Is free will real? Can it be real, given what we know about natural laws? Is it truly possible, philosophically speaking?

There are different conceptions of what free will means. What I mean by it is something like this: the ability to make a choice (or think of something) without that choice being determined by something else. For example, you can use your will to choose pizza over tacos, but is it a free choice? Do you pick one over the other for no reason? Or is it in fact determined by, say, that you just don't happen to like the taste of one of them (which obviously isn't something you freely chose)?

What would be an example of truly free will being exercised?

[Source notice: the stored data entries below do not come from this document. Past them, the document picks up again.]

`src/hw/ptbi_cfg.svh`:
```
`ifndef PTBI_CFG_SVH
`define PTBI_CFG_SVH
// Summary of operation
// - charging-header low-pressure trip bypassed only in shutdown/refuel, after scram, all four switches set
// - annunciate while the charging-header low-pressure bypass is in effect
// - startup or run mode cancels the charging-header bypass whatever the switches say
// - separate alarm when any charging bypass switch is set in startup or run
// - rod-withdrawal inhibit whenever any charging bypass switch is set, any mode
// - isolation-valve closure trip bypassed and annunciated outside run mode
// - shutdown-position mode trip bypassed automatically about ten seconds after it starts
// - run mode bypasses every startup-range monitor scram trip and annunciates it on srm_byp
// - run mode disables the startup-range monitor rod-block outputs
// - run mode drops non-coincident flux trips where selected; those systems stay coincident
// - abnormal alarm in run mode when any coincidence switch is non-coincident
// - maintenance bypasses never mask a trip function, only reduce redundancy
// - status alarm whenever any maintenance bypass is in effect
// - one sensor-division bypass input per division, at most one granted at once
// - annunciate sensor-division bypass and show which division it is
// - four out-of-service bypass inputs, only one trip logic unit bypassed at once
// - annunciate out-of-service bypass and show which division is out
// - manual trip of an out-of-service division still trips that division
// - sensor and out-of-service bypasses are granted independently of each other
// - selector decodes to shutdown, refuel, startup and run driving all mode logic
// - shutdown position of the selector initiates a scram trip
// - two manual scram inputs, one per actuator power division, acting independently
// - trips latch until manual reset; division trip resets ignored about ten seconds after trip, manual latches reset at once

// ==========================================================================
// timing
`define PTBI_CLK_HZ        64'd250_000_000
`define PTBI_DELAY_S       64'd10
`define PTBI_DELAY_CYC     (32'(`PTBI_CLK_HZ * `PTBI_DELAY_S))
// ==========================================================================
// mode selector encoding (gray along shutdown-refuel-startup-run)
`define PTBI_MODE_SD       2'h0
`define PTBI_MODE_RF       2'h1
`define PTBI_MODE_SU       2'h3
`define PTBI_MODE_RUN      2'h2
// ==========================================================================
// register offsets (byte addresses)
`define PTBI_STATUS_OFS    12'h000
`define PTBI_TRIP_OFS      12'h004
`define PTBI_BYPASS_OFS    12'h008
`define PTBI_CTRL_OFS      12'h00c
// field positions
`define PTBI_CTRL_MAN_RST  4
`define PTBI_BYP_OOS_LSB   4
`define PTBI_STAT_FSM_LSB  2
`define PTBI_STAT_ALM_LSB  4
`define PTBI_TRIP_MAN_LSB  4
`define PTBI_TRIP_SEEN     6
`define PTBI_TRIP_MDIV_LSB 8
`endif

```
`src/hw/ptbi_pkg.sv`:
```
`include "ptbi_cfg.svh"
package ptbi_pkg;
   typedef enum logic [1:0] {
      PTBI_MODE_SHUTDOWN = `PTBI_MODE_SD,
      PTBI_MODE_REFUEL   = `PTBI_MODE_RF,
      PTBI_MODE_STARTUP  = `PTBI_MODE_SU,
      PTBI_MODE_RUN      = `PTBI_MODE_RUN
   } ptbi_mode_t;

   // shutdown mode-trip sequencer
   typedef enum logic [1:0] {
      PTBI_SD_IDLE     = 2'h0,
      PTBI_SD_TIMING   = 2'h1,
      PTBI_SD_BYPASSED = 2'h3
   } ptbi_sd_state_t;

   typedef struct packed {
      ptbi_sd_state_t   sd_state;
      logic [31:0]      sd_tmr;
      logic [3:0]       div_latch;
      logic [3:0]       man_div_latch;
      logic [3:0][31:0] div_tmr;
      logic [1:0]       man_latch;
      logic             scram_seen;
      logic [3:0]       sens_grant;
      logic [3:0]       oos_grant;
      logic [31:0]      prdata;
      logic             slverr;
      logic [3:0]       div_trip_out;
      logic [1:0]       man_trip_out;
      logic             chg_byp_annc;
      logic             chg_alarm;
      logic             rod_inhibit;
      logic             isolation_valve_byp;
      logic             srm_byp;
      logic [3:0]       srm_block_out;
      logic [3:0]       nc_disable;
      logic             nc_alarm_run;
      logic             nc_alarm_stop;
      logic             maint_alarm;
   } ptbi_state_t;
endpackage : ptbi_pkg

```
`src/hw/ptbi_sync.sv`:
```
`timescale 1ns/1ps
// two-flop synchroniser for a group of switch inputs
module ptbi_sync #(
   parameter int W = 1
) (
   // clock and reset
   input  wire logic         pclk,
   input  wire logic         presetn,
   // raw and synchronised levels
   input  wire logic [W-1:0] din,
   output logic      [W-1:0] dout
);
   logic [W-1:0] meta_reg;

   // ==========================================================================
   // first flop feeds only the second
   always_ff @(posedge pclk or negedge presetn) begin
      if (!presetn) begin
         meta_reg <= '0;
         dout     <= '0;
      end else begin
         meta_reg <= din;
         dout     <= meta_reg;
      end
   end
endmodule : ptbi_sync

```
`src/hw/ptbi_top.sv`:
```
// The placing of the registers and register access over APB were left to the implementer.
`timescale 1ns/1ps
`include "ptbi_cfg.svh"
module ptbi_top #(
   parameter logic [31:0] TRIP_DELAY_CYC = `PTBI_DELAY_CYC
) (
   // clock and reset
   input  wire logic        pclk,
   input  wire logic        presetn,
   // apb slave
   input  wire logic        psel,
   input  wire logic        penable,
   input  wire logic        pwrite,
   input  wire logic [11:0] paddr,
   input  wire logic [31:0] pwdata,
   output logic      [31:0] prdata,
   output logic             pready,
   output logic             pslverr,
   // operator switches (asynchronous pins)
   input  wire logic [1:0]  mode_sel,
   input  wire logic [3:0]  chg_byp_sw,
   input  wire logic [3:0]  sens_byp_sw,
   input  wire logic [3:0]  oos_byp_sw,
   input  wire logic [3:0]  nc_sel_sw,
   input  wire logic [1:0]  man_scram_sw,
   input  wire logic [3:0]  man_div_sw,
   // per trip system conditions from voting logic (same clock)
   input  wire logic [3:0]  chg_low_trip,
   input  wire logic [3:0]  isolation_valve_trip,
   input  wire logic [3:0]  startup_range_monitor_trip,
   input  wire logic [3:0]  flux_monitor_nc_trip,
   input  wire logic [3:0]  other_trip,
   input  wire logic [3:0]  srm_rod_block_in,
   // trip and bypass outputs
   output logic      [3:0]  div_trip_out,
   output logic      [1:0]  man_trip_out,
   output logic      [3:0]  sens_byp_div,
   output logic      [3:0]  oos_byp_div,
   output logic      [3:0]  srm_block_out,
   output logic      [3:0]  nc_disable,
   // annunciation and alarms
   output logic             chg_byp_annc,
   output logic             chg_alarm,
   output logic             rod_inhibit,
   output logic             isolation_valve_byp,
   output logic             srm_byp,
   output logic             nc_alarm_run,
   output logic             nc_alarm_stop,
   output logic             maint_alarm,
   output logic             sens_byp_annc,
   output logic             oos_byp_annc
);
   import ptbi_pkg::*;

   ptbi_state_t st_reg;
   ptbi_state_t st_next;
   logic [23:0] sw_s;
   logic [1:0]  mode_s;
   logic [3:0]  chg_sw_s;
   logic [3:0]  sens_sw_s;
   logic [3:0]  oos_sw_s;
   logic [3:0]  nc_sw_s;
   logic [1:0]  man_sw_s;
   logic [3:0]  man_div_s;

   // ==========================================================================
   // input synchronisation; the selector travels inverted so a cleared
   // synchroniser reads as startup, not shutdown, and reset release gives no false trip
   ptbi_sync #(.W(24)) ptbi_sync_i (
      .pclk    (pclk),
      .presetn (presetn),
      .din     ({man_div_sw, man_scram_sw, nc_sel_sw, oos_byp_sw, sens_byp_sw, chg_byp_sw, ~mode_sel}),
      .dout    (sw_s)
   );
   assign mode_s    = ~sw_s[1:0];
   assign chg_sw_s  = sw_s[5:2];
   assign sens_sw_s = sw_s[9:6];
   assign oos_sw_s  = sw_s[13:10];
   assign nc_sw_s   = sw_s[17:14];
   assign man_sw_s  = sw_s[19:18];
   assign man_div_s = sw_s[23:20];

   // ==========================================================================
   // one-division interlock: a held grant stays, else the lowest request wins
   function automatic logic [3:0] ptbi_pick_one(input logic [3:0] cur, input logic [3:0] req);
      logic [3:0] res;
      res = 4'h0;
      if (|(cur & req)) begin
         res = cur;
      end else begin
         for (int i = 3; i >= 0; i--) begin
            if (req[i]) begin
               res = 4'h0;
               res[i] = 1'b1;
            end
         end
      end
      return res;
   endfunction : ptbi_pick_one

   // ==========================================================================
   // next-state logic
   always_comb begin
      ptbi_mode_t mode;
      logic       is_sd;
      logic       is_rf;
      logic       is_run;
      logic       sd_trip;
      logic       chg_byp;
      logic [3:0] raw;
      logic [3:0] rst_div;
      logic       rst_man;
      logic       wr_ctrl;
      logic [2:0] ndiv;
      mode    = ptbi_mode_t'(mode_s);
      is_sd   = (mode == PTBI_MODE_SHUTDOWN);
      is_rf   = (mode == PTBI_MODE_REFUEL);
      is_run  = (mode == PTBI_MODE_RUN);
      st_next = st_reg;
      ndiv    = 3'h0;

      // apb write to the control register pulses the reset requests
      wr_ctrl = psel && penable && pwrite && (paddr == `PTBI_CTRL_OFS);
      rst_div = wr_ctrl ? pwdata[3:0] : 4'h0;
      rst_man = wr_ctrl && pwdata[`PTBI_CTRL_MAN_RST];

      // shutdown mode trip, self-bypassed after the delay
      case (st_reg.sd_state)
         PTBI_SD_IDLE: begin
            st_next.sd_tmr = 32'h0;
            if (is_sd) begin
               st_next.sd_state = PTBI_SD_TIMING;
            end
         end
         PTBI_SD_TIMING: begin
            st_next.sd_tmr = st_reg.sd_tmr + 32'h1;
            if (!is_sd) begin
               st_next.sd_state = PTBI_SD_IDLE;
            end else if (st_reg.sd_tmr >= TRIP_DELAY_CYC - 32'h1) begin
               st_next.sd_state = PTBI_SD_BYPASSED;
            end
         end
         PTBI_SD_BYPASSED: begin
            if (!is_sd) begin
               st_next.sd_state = PTBI_SD_IDLE;
            end
         end
         default: begin
            st_next.sd_state = PTBI_SD_IDLE;
         end
      endcase
      sd_trip = is_sd && (st_reg.sd_state != PTBI_SD_BYPASSED);

      // operational bypasses; mode test also cancels it in startup/run
      chg_byp = (is_sd || is_rf) && st_reg.scram_seen && (&chg_sw_s);
      st_next.isolation_valve_byp = !is_run;
      st_next.srm_byp             = is_run;
      st_next.nc_disable          = is_run ? nc_sw_s : 4'h0;

      // raw per-system trip: maintenance bypasses never enter here
      raw = (chg_low_trip & {4{!chg_byp}})
          | (isolation_valve_trip & {4{is_run}})
          | (startup_range_monitor_trip & {4{!is_run}})
          | (flux_monitor_nc_trip & nc_sw_s & {4{!is_run}})
          | other_trip
          | {4{sd_trip}};

      // seal-in with reset lockout; a new trip beats a reset
      for (int d = 0; d < 4; d++) begin
         if (raw[d] && !st_reg.div_latch[d]) begin
            st_next.div_latch[d] = 1'b1;
            st_next.div_tmr[d]   = 32'h0;
         end else if (st_reg.div_latch[d]) begin
            if (st_reg.div_tmr[d] < TRIP_DELAY_CYC) begin
               st_next.div_tmr[d] = st_reg.div_tmr[d] + 32'h1;
            end
            if (rst_div[d] && !raw[d] && (st_reg.div_tmr[d] >= TRIP_DELAY_CYC)) begin
               st_next.div_latch[d] = 1'b0;
            end
         end
         if (man_div_s[d]) begin
            st_next.man_div_latch[d] = 1'b1;
         end else if (rst_div[d]) begin
            st_next.man_div_latch[d] = 1'b0;
         end
      end

      // manual scram systems, each on its own actuator power division
      for (int m = 0; m < 2; m++) begin
         if (man_sw_s[m] || sd_trip) begin
            st_next.man_latch[m] = 1'b1;
         end else if (rst_man) begin
            st_next.man_latch[m] = 1'b0;
         end
      end

      // maintenance bypass grants, judged independently
      st_next.sens_grant = ptbi_pick_one(st_reg.sens_grant, sens_sw_s);
      st_next.oos_grant  = ptbi_pick_one(st_reg.oos_grant, oos_sw_s);

      // outputs registered from the next state, so they line up with it
      st_next.div_trip_out = (st_next.div_latch & ~st_next.oos_grant) | st_next.man_div_latch;
      st_next.man_trip_out = st_next.man_latch;
      for (int d = 0; d < 4; d++) begin
         ndiv = ndiv + {2'h0, st_next.div_trip_out[d]};
      end

      // scram seen stays until every trip system is reset
      if ((ndiv >= 3'h2) || (&st_next.man_latch)) begin
         st_next.scram_seen = 1'b1;
      end else if (st_next.div_trip_out == 4'h0 && st_next.man_latch == 2'h0) begin
         st_next.scram_seen = 1'b0;
      end

      st_next.chg_byp_annc  = chg_byp;
      st_next.chg_alarm     = (|chg_sw_s) && !is_sd && !is_rf;
      st_next.rod_inhibit   = |chg_sw_s;
      st_next.srm_block_out = srm_rod_block_in & {4{!is_run}};
      st_next.nc_alarm_run  = is_run && (|nc_sw_s);
      st_next.nc_alarm_stop = !is_run && (|nc_sw_s);
      st_next.maint_alarm   = (|st_next.sens_grant) || (|st_next.oos_grant);

      // apb read data and error captured in the setup phase
      if (psel && !penable) begin
         st_next.prdata = 32'h0;
         st_next.slverr = 1'b0;
         if (paddr == `PTBI_STATUS_OFS) begin
            st_next.prdata[1:0] = mode_s;
            st_next.prdata[`PTBI_STAT_FSM_LSB +: 2] = st_reg.sd_state;
            st_next.prdata[`PTBI_STAT_ALM_LSB +: 9] = {st_reg.maint_alarm, st_reg.nc_alarm_stop,
               st_reg.nc_alarm_run, st_reg.srm_byp, st_reg.isolation_valve_byp, st_reg.rod_inhibit,
               st_reg.chg_alarm, st_reg.chg_byp_annc, sd_trip};
         end else if (paddr == `PTBI_TRIP_OFS) begin
            st_next.prdata[3:0] = st_reg.div_latch;
            st_next.prdata[`PTBI_TRIP_MAN_LSB +: 2] = st_reg.man_latch;
            st_next.prdata[`PTBI_TRIP_SEEN] = st_reg.scram_seen;
            st_next.prdata[`PTBI_TRIP_MDIV_LSB +: 4] = st_reg.man_div_latch;
         end else if (paddr == `PTBI_BYPASS_OFS) begin
            st_next.prdata[3:0] = st_reg.sens_grant;
            st_next.prdata[`PTBI_BYP_OOS_LSB +: 4] = st_reg.oos_grant;
         end else if (paddr == `PTBI_CTRL_OFS) begin
            st_next.prdata = 32'h0; // write-only pulses read as zero
         end else begin
            st_next.slverr = 1'b1;
         end
      end
   end

   // ==========================================================================
   // state register; trip latches come up clear, outside-run bypass comes up off too
   always_ff @(posedge pclk or negedge presetn) begin
      if (!presetn) begin
         st_reg <= '0;
      end else begin
         st_reg <= st_next;
      end
   end

   // ==========================================================================
   // output assignments
   assign prdata              = st_reg.prdata;
   assign pready              = 1'b1; // zero-wait slave
   assign pslverr             = st_reg.slverr && psel && penable;
   assign div_trip_out        = st_reg.div_trip_out;
   assign man_trip_out        = st_reg.man_trip_out;
   assign sens_byp_div        = st_reg.sens_grant;
   assign oos_byp_div         = st_reg.oos_grant;
   assign sens_byp_annc       = |st_reg.sens_grant;
   assign oos_byp_annc        = |st_reg.oos_grant;
   assign srm_block_out       = st_reg.srm_block_out;
   assign nc_disable          = st_reg.nc_disable;
   assign chg_byp_annc        = st_reg.chg_byp_annc;
   assign chg_alarm           = st_reg.chg_alarm;
   assign rod_inhibit         = st_reg.rod_inhibit;
   assign isolation_valve_byp = st_reg.isolation_valve_byp;
   assign srm_byp             = st_reg.srm_byp;
   assign nc_alarm_run        = st_reg.nc_alarm_run;
   assign nc_alarm_stop       = st_reg.nc_alarm_stop;
   assign maint_alarm         = st_reg.maint_alarm;
endmodule : ptbi_top

```
`config.mk`:
```
export PLATFORM = sky130hd
export DESIGN_NAME = ptbi_top
export DESIGN_NICKNAME = d
export VERILOG_FILES = /design/src/hw/ptbi_pkg.sv /design/src/hw/ptbi_sync.sv /design/src/hw/ptbi_top.sv
export VERILOG_INCLUDE_DIRS = /design/src /design/src/hw
export SDC_FILE = /design/constraint.sdc
export NUM_CORES = 1
export LEC_CHECK = 0
export BUFFER_PORTS_ARGS = -buffer_cell sky130_fd_sc_hd__clkbuf_2
export CAP_MARGIN = 20
export CORE_MARGIN = 3
export CORE_UTILIZATION = 34
export DETAILED_ROUTE_END_ITERATION = 6
export PLACE_DENSITY = 0.56
export SLEW_MARGIN = 20
export SYNTH_ARGS = -nofsm -noshare
export SYNTH_HDL_FRONTEND = slang
export SYNTH_SLANG_ARGS = --single-unit
```
`constraint.sdc`:
```
create_clock -name pclk -period 6.2 [get_ports pclk]
set_clock_uncertainty 0.15 [all_clocks]
set_input_delay 0.31 -clock pclk [delete_from_list [all_inputs] [get_ports pclk]]
set_output_delay 0.31 -clock pclk [all_outputs]
set_load 0.01 [all_outputs]
```
# --- After elaboration in Yosys (flattened, before gate mapping) ---
# Index checks and enable logic that the tools add are counted.
totals:
  regBits: 263
  latch_bits: 0
  ramBits: 0
  rom_bits: 0
  output_inout_bits: 66
  wordCells: 214
  mem_count: 0
op_classes:
  n_addsub: 8
  mul: 0
  div_mod_pow: 0
  order_cmp: 10
  eq_ne: 11
  n_shift: 0
  n_mux: 65
  bitwise_logic: 18
  reduce_logical: 75
ops:
  columns: ["operator", "n"]
  rows:
  - ["$mux 32", 12]
  - ["$add 32x1->32 const B", 5]
  - ["$ge 32x32->1 const B", 5]
  - ["$lt 32x32->1 const B", 4]
  - ["$pmux 32 s2", 1]
  - ["$mux 4", 13]
  - ["$and 4x4->4", 9]
  - ["$reduce_or 4->1", 8]
  - ["$mux 1", 31]
  - ["$logic_and 1x1->1", 27]
  - ["$eq 12x4->1 const B", 2]
  - ["$or 4x4->4", 6]
  - ["$reduce_bool 2->1", 10]
  - ["$logic_not 1->1", 13]
  - ["$mux 13", 1]
  - ["$eq 12x3->1 const B", 1]
  - ["$logic_not 12->1", 1]
  - ["$reduce_and 2->1", 5]
  - ["$mux 2", 4]
  - ["$mux 8", 1]
  - ["$mux 7", 1]
  - ["$logic_not 2->1", 3]
  - ["$ne 2x2->1 const B", 3]
  - ["$pmux 2 s3", 1]
  - ["13 further kinds", 20]

# --- Longest topological paths before layout ---
depth:
  depth_word: 26
  ltp_mapped: 12

# --- Cells and area by module ---
# From an unflattened synthesis, not the netlist that was laid out.
unflattened:
  hier_cells: 1248
  area_unflattened_um2: 12441.9
by_module_without_submodules:
  columns: ["mod", "n_inst", "cells_per_inst", "area_each_um2", "seq_area_each_um2"]
  rows:
  - ["ptbi_top", 1, 1200, 11240.8, 5380.2]
  - ["ptbi_sync", 1, 48, 1201.2, 1201.2]

# --- Worst setup path after synthesis ---
# Ideal clock, no wire load.
synth_path:
  kind: "reg2reg"
  startpoint: "reg st_reg[189] (netlist bit)"
  endpoint: "reg st_reg[63] (netlist bit)"
  setup_time_ps: 131
  arrival_time_ps: 2760
  t_required_ps: 5919
  slack_ps: 3159
  stages_incl_launch_ff: 11
  path_cell_list: "dfrtp_1 and4bb_1 nand4_2 or3_4 a221o_1 a21o_1 fa_1 nor3b_1 nand2_1 a2111oi_2 o22ai_1"
synth_lines:
  columns: ["item", "line", "text"]
  rows:
  - ["from (decl)", "ptbi_top.sv:55", "ptbi_state_t st_reg;"]
  - ["from (signal assigned)", "ptbi_top.sv:255", "st_reg <= st_next;"]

(Posted in this subforum because it has implications for how we think about morality.)
If you don't happen to like an option food to put on your pizza then that is your free will to choose not to order it on your pizza.

You are the one that doesn't like it. Someone else is not forcing you to choose or not choose it.

The fact that you don't like an option food, is not a bondage to you. It's not that you aren't making a free will choice if you don't like the option.

But if you think that not liking a topping is a bondage to you then choose to order the topping that you don't like and see if you can enjoy eating it.

Either way, you'd still be making a choice. There's no way to get around that. Choosing is a freedom, not a bondage. If you don't choose then someone else will eventually have to choose for you.
They will choose according to their preference, not yours. So that is a bondage.

However, if you want others to choose for you so you won't feel in bondage.. that isn't a freedom at all. That's a self-deception.

If you don't want to choose because you want to avoid the consequences of making a bad choice.. then trying not to choose is still a choice.

If you don't know what choice will result in bad or good, the only way to find out is pick an option or not pick.

* pick a.
* pick b.
* don't pick a, don't pick b. the default is c.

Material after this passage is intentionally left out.